§ WHAT YOU SHOULD DO
In the material below, how many lines contain "clock"? Answer with the number alone.

§ PROVIDED RECORDS
== Segment start ==
`src/rtl/point_validation_scheduler.sv`:
```
// Radius-neighbor inlier test scheduler: issues batch distance reads for one query
// point, accumulates in-radius lanes and reports inlier/outlier once the verdict is known.
module point_validation_scheduler #(
    parameter int unsigned N                 = 16,
    parameter int unsigned LANES             = 32,
    parameter int unsigned ADDR_W            = 16,
    parameter int unsigned NEIGHBOR_TRESHOLD = 30,
    parameter int unsigned MAX_OUT           = 4
) (
    input  logic              clock,
    input  logic              reset,
    input  logic              pt_valid,
    output logic              pt_ready,
    input  logic [2*N-1:0]    point_cloud_size,
    output logic              rd_en,
    output logic [ADDR_W-1:0] rd_batch,
    input  logic              hit_valid,
    input  logic [LANES-1:0]  hit_mask,
    output logic              res_valid,
    input  logic              res_ready,
    output logic              res_inlier,
    output logic              res_outlier,
    output logic [N-1:0]      res_neighbors,
    output logic              proto_err
);

    localparam int unsigned S_W   = 2 * N;
    localparam int unsigned OUT_W = 4;
    localparam int unsigned PC_W  = $clog2(LANES + 1);
    localparam int unsigned SUM_W = N + PC_W;

    localparam logic [N-1:0]     THRESH  = N'(NEIGHBOR_TRESHOLD);
    localparam logic [N-1:0]     CNT_MAX = {N{1'b1}};
    localparam logic [OUT_W-1:0] OUT_MAX = OUT_W'(MAX_OUT);
    localparam logic [S_W-1:0]   LANES_S = S_W'(LANES);

    typedef enum logic [1:0] {IDLE, ISSUE, DRAIN, DONE} state_t;

    state_t              state_q, state_d;
    logic [S_W-1:0]      iss_rem_q, iss_rem_d;
    logic [S_W-1:0]      rec_rem_q, rec_rem_d;
    logic [ADDR_W-1:0]   issued_q, issued_d;
    logic [OUT_W-1:0]    outst_q, outst_d;
    logic [N-1:0]        count_q, count_d;
    logic                rd_en_q, rd_en_d;
    logic                pt_ready_q, pt_ready_d;
    logic                res_valid_q, res_valid_d;
    logic                res_inlier_q, res_inlier_d;
    logic                res_outlier_q, res_outlier_d;
    logic [N-1:0]        res_nb_q, res_nb_d;
    logic                proto_q, proto_d;

    logic                hit_acc;
    logic [LANES-1:0]    valid_mask;
    logic [PC_W-1:0]     hit_cnt;
    logic [SUM_W-1:0]    sum_wide;
    logic [N-1:0]        count_sat;

    assign hit_acc = hit_valid && (outst_q != '0);

    // Lanes past the end of the cloud are masked off; rec_rem_q holds lanes still to arrive.
    always_comb begin
        valid_mask = '0;
        hit_cnt    = '0;
        for (int unsigned l = 0; l < LANES; l++) begin
            valid_mask[l] = (S_W'(l) < rec_rem_q);
            hit_cnt       = hit_cnt + PC_W'(hit_mask[l] & valid_mask[l]);
        end
        sum_wide  = SUM_W'(count_q) + SUM_W'(hit_cnt);
        count_sat = (sum_wide > SUM_W'(CNT_MAX)) ? CNT_MAX : sum_wide[N-1:0];
    end

    // Next-state and registered-output logic.
    always_comb begin
        state_d   = state_q;
        iss_rem_d = iss_rem_q;
        rec_rem_d = rec_rem_q;
        issued_d  = issued_q;
        count_d   = count_q;
        outst_d   = outst_q + OUT_W'(rd_en_q) - OUT_W'(hit_acc);

        if (rd_en_q) begin
            issued_d  = issued_q + ADDR_W'(1);
            iss_rem_d = (iss_rem_q > LANES_S) ? (iss_rem_q - LANES_S) : '0;
        end
        if (hit_acc) begin
            rec_rem_d = (rec_rem_q > LANES_S) ? (rec_rem_q - LANES_S) : '0;
        end

        case (state_q)
            IDLE: begin
                if (pt_valid) begin
                    iss_rem_d = point_cloud_size;
                    rec_rem_d = point_cloud_size;
                    issued_d  = '0;
                    outst_d   = '0;
                    count_d   = '0;
                    state_d   = (point_cloud_size == '0) ? DONE : ISSUE;
                end
            end
            ISSUE: begin
                if (count_q >= THRESH) begin
                    state_d = DRAIN;
                end else begin
                    if (hit_acc) begin
                        count_d = count_sat;
                    end
                    if (rec_rem_q == '0) begin
                        state_d = DONE;
                    end
                end
            end
            DRAIN: begin
                if (outst_d == '0) begin
                    state_d = DONE;
                end
            end
            DONE: begin
                if (res_ready) begin
                    state_d = IDLE;
                end
            end
            default: state_d = IDLE;
        endcase

        rd_en_d       = (state_d == ISSUE) && (iss_rem_d != '0) &&
                        (outst_d < OUT_MAX) && (count_d < THRESH);
        pt_ready_d    = (state_d == IDLE);
        res_valid_d   = (state_d == DONE);
        res_inlier_d  = (state_d == DONE) && (count_d >= THRESH);
        res_outlier_d = (state_d == DONE) && (count_d < THRESH);
        res_nb_d      = (state_d == DONE) ? count_d : '0;
        proto_d       = proto_q | (hit_valid && (outst_q == '0));
    end

    always_ff @(posedge clock) begin
        if (reset) begin
            state_q       <= IDLE;
            iss_rem_q     <= '0;
            rec_rem_q     <= '0;
            issued_q      <= '0;
            outst_q       <= '0;
            count_q       <= '0;
            rd_en_q       <= 1'b0;
            pt_ready_q    <= 1'b1;
            res_valid_q   <= 1'b0;
            res_inlier_q  <= 1'b0;
            res_outlier_q <= 1'b0;
            res_nb_q      <= '0;
            proto_q       <= 1'b0;
        end else begin
            state_q       <= state_d;
            iss_rem_q     <= iss_rem_d;
            rec_rem_q     <= rec_rem_d;
            issued_q      <= issued_d;
            outst_q       <= outst_d;
            count_q       <= count_d;
            rd_en_q       <= rd_en_d;
            pt_ready_q    <= pt_ready_d;
            res_valid_q   <= res_valid_d;
            res_inlier_q  <= res_inlier_d;
            res_outlier_q <= res_outlier_d;
            res_nb_q      <= res_nb_d;
            proto_q       <= proto_d;
        end
    end

    assign pt_ready      = pt_ready_q;
    assign rd_en         = rd_en_q;
    assign rd_batch      = issued_q;
    assign res_valid     = res_valid_q;
    assign res_inlier    = res_inlier_q;
    assign res_outlier   = res_outlier_q;
    assign res_neighbors = res_nb_q;
    assign proto_err     = proto_q;

endmodule

```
== Segment end ==
§ EXERCISE RESULT
2